The SurveyDataset class looks like this:

class SurveyDataset {
dataset = {
def set = [
[ name:'879',description:'510',email:'680' ],
]

return set
}

load() {
dataset().each { data ->
obj = new Survey( data )
obj.save()
}
}
}

As you can see, the data is contrived but all of the fields are present and other than the actual data, the script is good to go. I'll show how this data can be loaded from the console, command line and within test scripts in a later post.

Friday, January 4, 2008

Grails Dataset Loaders, aka Test Fixtures

One thing I've been missing since working in Grails is test fixtures ala Rails. The first steps I follow when developing data models is to create test data, which is fairly easy in Rails. For Rails I had to do some extra work to get this data to load into the development db and I also had to augment the yaml files with ERB to generate random data.

The Grails sandbox area has a thread that proposes creating test fixtures that begin in late 2006. As the conversation unfolded, there was a decision to use the term Dataset rather then Fixture--a welcomed change. But the thread kind of died as of October of 2006, so I guess I need to implement this on my own. Here's my attempt...

Datasets and Loaders (Fixtures)
:
I followed the sandbox proposal and created Dataset classes rather than yaml files. Closures were an obvious choice to create datasets, but I also had some other requirements. My objectives were:
  • datasets are usually a single set, but may be separated by dev, test, and production
  • datasets are implemented as closures to enable generating random data
  • dataset loaders may be separated into development, test, and production
  • they can be loaded from within the application on start up
  • they can be loaded on demand from test classes (similar to calling out fixtures)
  • they can be loaded through scripts (ant or grails)
  • they can be loaded from grails shell and console
For all environments a DataLoaderBootStrap class controls loading when the application starts (grails run-app). The bootstrap is environment aware, and loads specified datasets from individual Dataset classes, e.g. UserDataset, CountryDataset, etc. based on the current environment.

The datasets are classes that have a dataset closure that defines hash maps of data (not model classes) and a load() method to do the actual database inserts (or updates). The classes are placed in the src/groovy/datasets folder. Their is a load() method that creates objects from the hash set then invokes "save" to either insert or update depending on the state of the database. This has the benefit of creating predictable data without having to continually drop or trucate tables (ala rails).

When testing in the console, the loaders can be run manually. Test scripts can invoke loaders at any time to insure that there is predictable data. A command line script can be invoked to load all data for the given environment using "grails [env] load-data".

I thought of creating a plugin for this but it doesn't really fit the plugin framework.

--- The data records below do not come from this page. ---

`src/hw/rtl/psqs_ram.sv`:
```
// Generic single-write, single-read RAM with registered read data.
module psqs_ram #(
  parameter int WIDTH = 8,
  parameter int DEPTH = 16
) (
  input  logic                     clk,
  input  logic                     we,
  input  logic [$clog2(DEPTH)-1:0] waddr,
  input  logic [WIDTH-1:0]         wdata,
  input  logic [$clog2(DEPTH)-1:0] raddr,
  output logic [WIDTH-1:0]         rdata
);

  logic [WIDTH-1:0] mem [DEPTH];

  // write one word, register one read
  always_ff @(posedge clk) begin
    if (we) begin
      mem[waddr] <= wdata;
    end
    rdata <= mem[raddr];
  end

endmodule

```
`config.mk`:
```
export PLATFORM = sky130hd
export DESIGN_NAME = psqs_ram
export DESIGN_NICKNAME = d
export VERILOG_FILES = /design/src/hw/rtl/psqs_ram.sv
export SDC_FILE = /design/constraint.sdc
export NUM_CORES = 1
export LEC_CHECK = 0
export BUFFER_PORTS_ARGS = -buffer_cell sky130_fd_sc_hd__buf_2
export CORE_ASPECT_RATIO = 0.8
export CORE_MARGIN = 1
export CORE_UTILIZATION = 50
export DETAILED_ROUTE_END_ITERATION = 8
export PLACE_DENSITY = 0.72
export SLEW_MARGIN = 25
export SYNTH_ARGS = -nofsm -noshare
export SYNTH_HDL_FRONTEND = slang
export SYNTH_SLANG_ARGS = --single-unit
```
`constraint.sdc`:
```
create_clock -name clk -period 3.01 [get_ports clk]
set_input_delay 0.301 -clock clk [delete_from_list [all_inputs] [get_ports clk]]
set_output_delay 0.301 -clock clk [all_outputs]
set_load 0.05 [all_outputs]
```
## Word level (Yosys, flattened, before mapping)

Memory sizes are Yosys's and may differ from the RTL's. A register that Yosys moved wholly into a read port is not among the register bits.
Cells that the tools add are included.

- Word-level logic and storage cells: 3
- Output and inout bits: 8
- Bits of input ports: 18
- Register bits: 0
- Bits in writable memories: 128
- Memories kept: 1

- Multiplexer cells: 2

Memories:

| memory | words | width | rd ports | clocked after memory_dff | write ports | RTL line | source |
|---|---|---|---|---|---|---|---|
| mem | 16 | 8 | 1 | 1 | 1 | 14 | `logic [WIDTH-1:0] mem [DEPTH];` |

Operators by type and width:

| operator | number |
|---|---|
| 1-bit 2-to-1 mux | 2 |

## Longest topological paths before layout

Gate-level depths: netlist of the first run.

- Depth after elaboration: 2
- Gate-level depth with buffers: 5
- Mapped depth without buffers: 3

## Least setup slack after synthesis of the first run

Ideal clock, no wire load.

- Path type: input to register
- From: input waddr[2]
- To: memory mem[0][0] (enable)
- Cell stages on the path: 2
- Data arrival time: 1,411 ps
- Slack: 1,216 ps
- Setup time: 383 ps
- Path buffers: 0
- Data required time: 2,627 ps
- Cell sequence: or3b_2 > nor3_1

RTL lines:

| item | RTL line | source |
|---|---|---|
| start, declared | 8 | `input logic [$clog2(DEPTH)-1:0] waddr,` |
| end, declared | 14 |  |

No word-level cell before the write port.

## Worst setup path in the final report of the first run

- From: input waddr[2]
- To: memory mem[1][1] (enable)

No word-level cell before the write port.

==> results.toml, run 1 <==
[synthesis]
synth_cell_types = 19
netlist_instances = 229
seq_area_frac_synth_pct = 77.8
syn-cell-area_um2 = 5150
yosysWarnings = 0
syn_avg_cell_area_um2 = 22.5
ys_ff_latch = 136
syn-num-nets = 247

[finish]
antenna_cells = 0
fill_cells = 704
multiInputGateArea_um2 = 1060
final_nets = 288
syn2layout_area_growth_pct = 15.0
most-common-layout-cells = "edfxtp_1 (128), buf_2 (25), mux4_2 (18)"
final_common_cell = "edfxtp_1"
drive_above_1_share_pct = 26.1
final_util_pct = 60.3
seq_area_um2 = 4000

[timing]
tightest_slew_ps = 1000
hold_violations = 0
setup_tns_ps = 0
whs_ps = 273
grt_setup_unrepaired = "false"
min_period_over_period_pct = 54.0
setup_violations = 0
fin_crit_ps = 1630
skew_ps = 8.46
clock.fmax_mhz = 615
finalMaxSlewViolations = 0
timing.slew.headroom_pct = 33.0

[cts]
post-cts-setup-buffers = 0
cts.clk_slew.worst_paths_ps = 50
clockBufferDepth = 2
tritoncts = "yes"
numCtsBuffers = 17
cts-root-buf = "clkbuf_16"
cts.repair.resized = 0
clock-sinks = 136
holdBufCountCts = 0
worstSkewPairLatency_ps = 410
cts-htree-levels = 4

[routing]
drtIter0Drc = 233
drc = 0
antenna_left = 0
vias = 2390
routed_wl_um = 9260
post_drt_wl_per_cell_um = 22.1
drtPass1Iterations = 4
viasPerCell = 5.70

[min_path]
hold_path.class = "in2reg"

[pwr]
powerDensity_nw_per_um2 = 693
ir_worst_vdd_v = 0.000435
leakagePower_nw = 1.98

[worst_setup_path]
path_cells = "buf_2 > or3b_2 > nor2_1"
cp_data_arrival_time_ps = 1660
crit_slowest_cell = "nor2_1"
critPathMaxStageDelay_ps = 720
cp_data_required_time_ps = 3040
worst-setup-path-type = "in2reg"
start_kind = "primary input"
endpoint_kind = "flip-flop"
cp_top_family = "simple AND/OR/NAND/NOR gates"
cp_max_fo = 8
path_buf_inv = 1

[global_route]
grt_first_pass_wirelength_um = 13900
grt_max_degree = 33
antenna_found_initial = 0
grt_use_total_pct = 19.9
grt-ovfl-total = 0
first_global_vias = 2447

[die]
row_count = 32
die_h_um = 92.8
die_area_um2 = 10700
initial_core_util_pct = 52.5
die_x_um = 115
core_um2 = 9810
io_pins = 26

[run]
max-cap-violations = 0

[placement]
routabilityCongestion = 0.765
io_buffers = 25
dp_hpwl_um = 5740

[status]
status = "complete, no violations"
## worst reg2reg max path, cell delays in order (launching register included)
cell and delay [ps]:
edfxtp_1 370, mux4_2 500, a22oi_1 280, nand2_1 160
## Yosys cell counts, drive strengths merged
master	count	share of area, %
nand3	1	0.097
a22oi	16	2.3
or3b	1	0.17
mux4	32	15
and2	1	0.12
nand3b	2	0.29
and2b	1	0.15
buf	7	1.1
nand2b	2	0.24
clkdlybuf4s25	3	0.58
nor2	13	0.95
edfxtp	128	75
nor2b	1	0.12
nand2	9	0.66
nor3	4	0.39
dfxtp	8	3.1
## flip-flops by register name, indices dropped and copies added, names as in the netlist
register  count
rdata         8
mem         128
## area by class of cell
type / count / area share (%)
sequential: 136 / 67.6
multi-input combinational: 83 / 17.9
clock buffer: 26 / 7.93
timing repair buffer: 32 / 3.21
tap: 136 / 2.87
clock inverter: 6 / 0.486
## cell families (layout without fill, tap and decap cells)
family	count (synthesis)	count (layout)	synth area share (%)
flip-flops	136	136	77.8
AND/OR/NAND/NOR	35	35	3.18
multiplexers	32	32	15.0
AO/OA/AOI/OAI	16	16	2.33
buffers and inverters	10	64	1.68
## report_power, final
group	internal, mW	leakage (nW)	switching, mW	total, mW
clock	1.06	0.247	0.680	1.74
combinational	0.0795	0.512	0.151	0.230
sequential	2.12	1.22	0.0110	2.13
## worst paths after layout
kind / slack (ps) / to / start / cells past startpoint
setup / recovery: 1380 / mem[1][1]$_DFFE_PP_ / waddr[2] / 3
setup reg to reg: 1560 / rdata[7]$_DFF_P_ / mem[3][7]$_DFFE_PP_ / 3
hold / removal: 270 / mem[12][4]$_DFFE_PP_ / wdata[4] / 1
hold reg to reg: 670 / rdata[0]$_DFF_P_ / mem[5][0]$_DFFE_PP_ / 3
## through the flow
stage	area [um2]	instances	total power, mW	setup slack, ps
after floorplan	5150	229	2.32	1220
after global placement	5420	387	2.39	989
after detailed placement	5420	387	2.40	956
after CTS	5920	419	4.14	1400
after global routing	5920	419	4.24	1310
final	5920	419	4.10	1380
## metal layers
layer  vias to the layer above  global-route usage [%]  wire length [um]
li1                       1062                       -                 -
met1                      1241                    27.2              4140
met2                        76                    28.6              4420
met3                        11                    7.13               595
met4                         0                    9.09                96
met5                         -                       0                 0
Power figures use the tool's default switching activity.
==> inputs of run 2 (changes only) <==
==> constraint.sdc (replaced) <==
create_clock -name clk -period 1.65 [get_ports clk]
set_input_delay 0.165 -clock clk [delete_from_list [all_inputs] [get_ports clk]]
set_output_delay 0.165 -clock clk [all_outputs]
set_load 0.05 [all_outputs]
==> results.toml, run 2 (synthesis gave the netlist of run 1 again) <==
[min_path]
hold_path.class = "in2reg"
hold_depth = 1

[routing]
viasPerCell = 5.58
drtIter0Drc = 161
antenna_left = 0
post_drt_wl_per_cell_um = 21.1
drtPass1Iterations = 4
drc = 0
routed_wl_um = 9150
vias = 2414

[pwr]
ir_worst_vdd_v = 0.000797
leakagePower_nw = 2.11
powerDensity_nw_per_um2 = 1300

[worst_setup_path]
start_kind = "flip-flop"
timing.rr.end = "rdata[3]$_DFF_P_"
endpoint_kind = "flip-flop"
startpoint = "mem[9][3]$_DFFE_PP_"
timing.rr.start = "mem[9][3]$_DFFE_PP_"
ff2ff_path_depth = 3
cp_max_fo = 1
cp_data_arrival_time_ps = 1590
cp_data_required_time_ps = 1950
r2r_setup_slack_ps = 360
worst-setup-path-type = "reg2reg"
cp-endpoint = "rdata[3]$_DFF_P_"

[placement]
dp_slack_ps = 60.5
io_buffers = 25
placed_area_um2 = 5580
routabilityCongestion = 0.708
dp_hpwl_um = 5820

[global_route]
grt_max_degree = 33
grt-ovfl-total = 0
antenna_found_initial = 0
first_global_vias = 2451
grt_use_total_pct = 19.9
grt_first_pass_wirelength_um = 14200

[cts]
tritoncts = "yes"
cts.clk_slew.worst_paths_ps = 60
worstSkewPairLatency_ps = 410
cts-root-buf = "clkbuf_16"
numCtsBuffers = 17
clock-sinks = 136
post-cts-setup-buffers = 0
cts-htree-levels = 4
holdBufCountCts = 0
clockBufferDepth = 2
cts.repair.resized = 0

[die]
io_pins = 26
row_count = 32
initial_core_util_pct = 52.5
core_um2 = 9810
die_h_um = 92.8
die_x_um = 115
die_area_um2 = 10700

[timing]
finalMaxSlewViolations = 0
timing.slew.headroom_pct = 73.9
setup_tns_ps = 0
setup_violations = 0
skew_ps = 8.76
min_period_over_period_pct = 78.1
setup_slack_ps = 361
grt_setup_unrepaired = "false"
fin_crit_ps = 1290
tightest_slew_ps = 391
hold_violations = 0
clock.fmax_mhz = 776

[run]
max-cap-violations = 0

[finish]
syn2layout_area_growth_pct = 19.3
final_common_cell = "edfxtp_1"
most-common-layout-cells = "edfxtp_1 (128), buf_2 (25), mux4_2 (18), buf_4 (18), clkbuf_16 (17)"
largestRegisters = "mem (128), rdata (8)"
stdcell_area_um2 = 6140
final_nets = 303
regMostFlops = "mem"
drive_above_1_share_pct = 31.3
antenna_cells = 0
largest_reg_flops = 128

[status]
status = "complete, no violations"
==> run 2: power breakdown <==
group	total (mW)	internal (mW)	switching [mW]
Clock	3.64	2.33	1.30
Combinational	0.437	0.167	0.270
Sequential	3.89	3.86	0.0261
Total	7.96	6.36	1.60
==> run 2: how the worst min path moves through the flow <==
stage | start | to | slack (ps)
global route | wdata[0] | mem[6][0]$_DFFE_PP_ | 140
CTS | wdata[0] | mem[15][0]$_DFFE_PP_ | 120
global placement | wdata[5] | mem[14][5]$_DFFE_PP_ | 550
finish | wdata[5] | mem[4][5]$_DFFE_PP_ | 130
detailed placement | wdata[0] | mem[15][0]$_DFFE_PP_ | 560
floorplan | wdata[0] | mem[0][0]$_DFFE_PP_ | 260
==> run 2: critical path, stage by stage, from the launching register on <==
cell	delay (ps)
edfxtp_1	360
mux4_1	500
a22oi_1	260
nand2_1	70
==> run 2: layer usage <==
metal | track usage [%] | share of wire [%] | vias up
li1 | - | - | 1090
met1 | 28.0 | 46 | 1247
met2 | 28.7 | 47 | 68
met3 | 6.61 | 5.6 | 9
met4 | 7.79 | 1.0 | 0
met5 | 0 | 0 | -
==> run 2: area by class of cell <==
| cell class | count | area [um2] |
|---|---|---|
| clock inverters | 12 | 134 |
| well taps | 136 | 170 |
| flip-flops and latches | 136 | 4000 |
| clock buffers | 19 | 433 |
| multi-input cells | 83 | 1060 |
| repair buffers | 47 | 340 |
| fillers | 676 | 3670 |
==> run 2: through the flow <==
stage	power, mW	util (%)	std cells	hold slack [ps]
floorplan	4.23	-	229	264
global placement	4.39	56.8	402	547
detailed placement	4.40	56.8	402	562
CTS	8.03	62.6	433	124
global route	8.22	62.6	433	137
finish	7.96	62.6	433	133
==> inputs of run 3 (changes only) <==
--- a/config.mk
+++ b/config.mk
@@ -10,7 +10,7 @@
 export CORE_MARGIN = 1
 export CORE_UTILIZATION = 50
 export DETAILED_ROUTE_END_ITERATION = 8
-export PLACE_DENSITY = 0.72
+export PLACE_DENSITY = 0.75
 export SLEW_MARGIN = 25
 export SYNTH_ARGS = -nofsm -noshare
 export SYNTH_HDL_FRONTEND = slang
==> constraint.sdc (replaced) <==
create_clock -name clk -period 1.1 [get_ports clk]
set_input_delay 0.11 -clock clk [delete_from_list [all_inputs] [get_ports clk]]
set_output_delay 0.11 -clock clk [all_outputs]
set_load 0.05 [all_outputs]
==> results.toml, run 3 (synthesis gave the netlist of run 1 again) <==
[die]
die_area_um2 = 10700
initial_core_util_pct = 52.5
core_um2 = 9810
die_x_um = 115
die_h_um = 92.8
row_count = 32
io_pins = 26

[cts]
clock-sinks = 136
cts-root-buf = "clkbuf_16"
cts-htree-levels = 4
tritoncts = "yes"
clockBufferDepth = 2
worstSkewPairLatency_ps = 420
numCtsBuffers = 17
cts.clk_slew.worst_paths_ps = 60

[global_route]
grt-ovfl-total = 0
grt_first_pass_wirelength_um = 15400
grt_use_total_pct = 21.6
first_global_vias = 2586
antenna_found_initial = 0
grt_max_degree = 19

[worst_setup_path]
cp_max_fo = 1
critPathMaxStageDelay_ps = 480
cp-endpoint = "rdata[6]$_DFF_P_"
crit_slowest_cell = "mux4_2"
ff2ff_path_depth = 3
start_kind = "flip-flop"
endpoint_kind = "flip-flop"
path_cells = "mux4_2 > a22oi_2 > nand2_1"
cp_data_required_time_ps = 1390
timing.rr.end = "rdata[6]$_DFF_P_"
r2r_setup_slack_ps = -190
worst-setup-path-type = "reg2reg"
startpoint = "mem[11][6]$_DFFE_PP_"
timing.rr.start = "mem[11][6]$_DFFE_PP_"
cp_data_arrival_time_ps = 1570

[timing]
tightest_slew_ps = 893
min_period_over_period_pct = 117
fin_crit_ps = 1290
skew_ps = 8.00
finalMaxSlewViolations = 0
timing.slew.headroom_pct = 40.3
setup_violations = 8
setup_slack_ps = -187
hold_violations = 0
grt_setup_unrepaired = "true"
clock.fmax_mhz = 777

[pwr]
powerDensity_nw_per_um2 = 1980
switching_share_pct = 20.7
seqPwrFrac_pct = 46.7
pwr-share-comb_pct = 6.1
power_frac_clock_pct = 47.3
p_int_mw = 9.91
switchingPower_mw = 2.60
leakagePower_nw = 2.11
ir_worst_vdd_v = 0.00112

[status]
violations = "negative setup slack"
status = "finished with violations"

[finish]
regMostFlops = "mem"
largestRegisters = "mem (128), rdata (8)"
final_nets = 305
stdcell_area_um2 = 6320
drive_above_1_share_pct = 43.7
largest_reg_flops = 128
syn2layout_area_growth_pct = 22.7
antenna_cells = 0
final_util_pct = 64.4
most-common-layout-cells = "edfxtp_1 (128), mux4_2 (32), buf_4 (20)"
fill_cells = 637
final_common_cell = "edfxtp_1"

[placement]
routabilityCongestion = 0.724
io_buffers = 25
dp_hpwl_um = 6040
placed_area_um2 = 5610

[run]
max-cap-violations = 0

[routing]
drc = 0
antenna_left = 0
post_drt_wl_per_cell_um = 23.0
routed_wl_um = 10000
vias = 2481
drtIter0Drc = 195
drtPass1Iterations = 4
viasPerCell = 5.69

[min_path]
hold_path.class = "in2reg"
[run 3: changes by cell type in the layout (fill, tap and decap cells not counted), moves of 8 or more]
cell and change:
a22oi_1 -9, a22oi_2 +9, buf_2 -8, mux4_1 -14
mux4_2 +14
[run 3: critical path, delay by kind of cell, from the launching register on]
family / cells / cell delay (ps)
muxes: 1 / 480
and+or+nand+nor: 1 / 110
DFF: 1 / 370
AOI/OAI and AO/OA: 1 / 200
[run 3: area by class of cell]
class | count | area, um2 | area share (%)
Clock buffer | 18 | 429 | 6.79
Clock inverter | 14 | 198 | 3.13
Multi-Input combinational cell | 83 | 1100 | 17.4
Sequential cell | 136 | 4010 | 63.4
Tap cell | 136 | 170 | 2.69
Timing Repair Buffer | 49 | 412 | 6.52
[run 3: routing by layer]
metal	up-vias	share of wire [%]	track usage, %
li1	1076	-	-
met1	1284	42	29.3
met2	104	49	33.4
met3	17	7.9	6.94
met4	0	1.5	6.93
met5	-	0	0
[run 3: timing repair]
action                                  4_1_cts  5_1_grt
buffers inserted                              0        0
gates resized for setup                      14        8
pin swaps                                     1        3
hold buffers                                  0        0
endpoints found under the setup margin       13       14
hold endpoints to repair                      0        0
[run 3: worst min-delay path by stage]
stage | to | from | depth (start not counted)
after floorplan | mem[0][0]$_DFFE_PP_ | wdata[0] | 0
after global placement | mem[14][4]$_DFFE_PP_ | wdata[4] | 1
after detailed placement | mem[1][2]$_DFFE_PP_ | wdata[2] | 1
after CTS | mem[7][2]$_DFFE_PP_ | wdata[2] | 1
after global routing | mem[12][4]$_DFFE_PP_ | wdata[4] | 1
final | mem[12][4]$_DFFE_PP_ | wdata[4] | 1
[run 3: through the flow]
| stage | cells | worst slack [ps] | total power [mW] | TNS (ps) | hold slack [ps] |
|---|---|---|---|---|---|
| 4_1_cts | 436 | -175 | 12.6 | -1220 | 76.7 |
| 3_5_place_dp | 404 | -332 | 6.65 | -18610 | 513 |
| 2_1_floorplan | 229 | -143 | 6.38 | -1720 | 209 |
| 5_1_grt | 436 | -224 | 12.8 | -1560 | 77.3 |
| 3_3_place_gp | 404 | -331 | 6.63 | -15360 | 499 |
| 6_report | 436 | -187 | 12.5 | -1120 | 83.4 |
[run 3: power groups by stage]
stage | sequential (mW) | combinational [mW] | clock, mW
after floorplan | 6.05 | 0.331 | 0
after global placement | 5.93 | 0.695 | 0
after detailed placement | 5.94 | 0.708 | 0
after CTS | 5.84 | 0.756 | 5.97
after global routing | 5.85 | 0.810 | 6.19
final | 5.84 | 0.758 | 5.91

So, for now I plan to simply keep it as a platform enhancement.

Wednesday, January 2, 2008

Web Containers on SliceHost

I have a small virtual server at slice host (256M). I originally thought it would be appropriate for rails/mongrel and apache, but probably too small for a java web container. But, after installing resin and running it through some basic tests, it looks like even the small slice is fine for testing and semi-live (e.g. demo) applications.

My next step is to test jetty and glassfish. I don't think there will be problems with jetty, but glassfish may be too much of a memory hog to work correctly.

Running 'top' shows that resin actually uses about 60M when it starts up and goes up to 90M under basic use. This will undoubtedly change when spring/hibernate and real database access kicks in, but it looks good so far. My goal is to install a grails application to see if slice host can be used for basic demo purposes.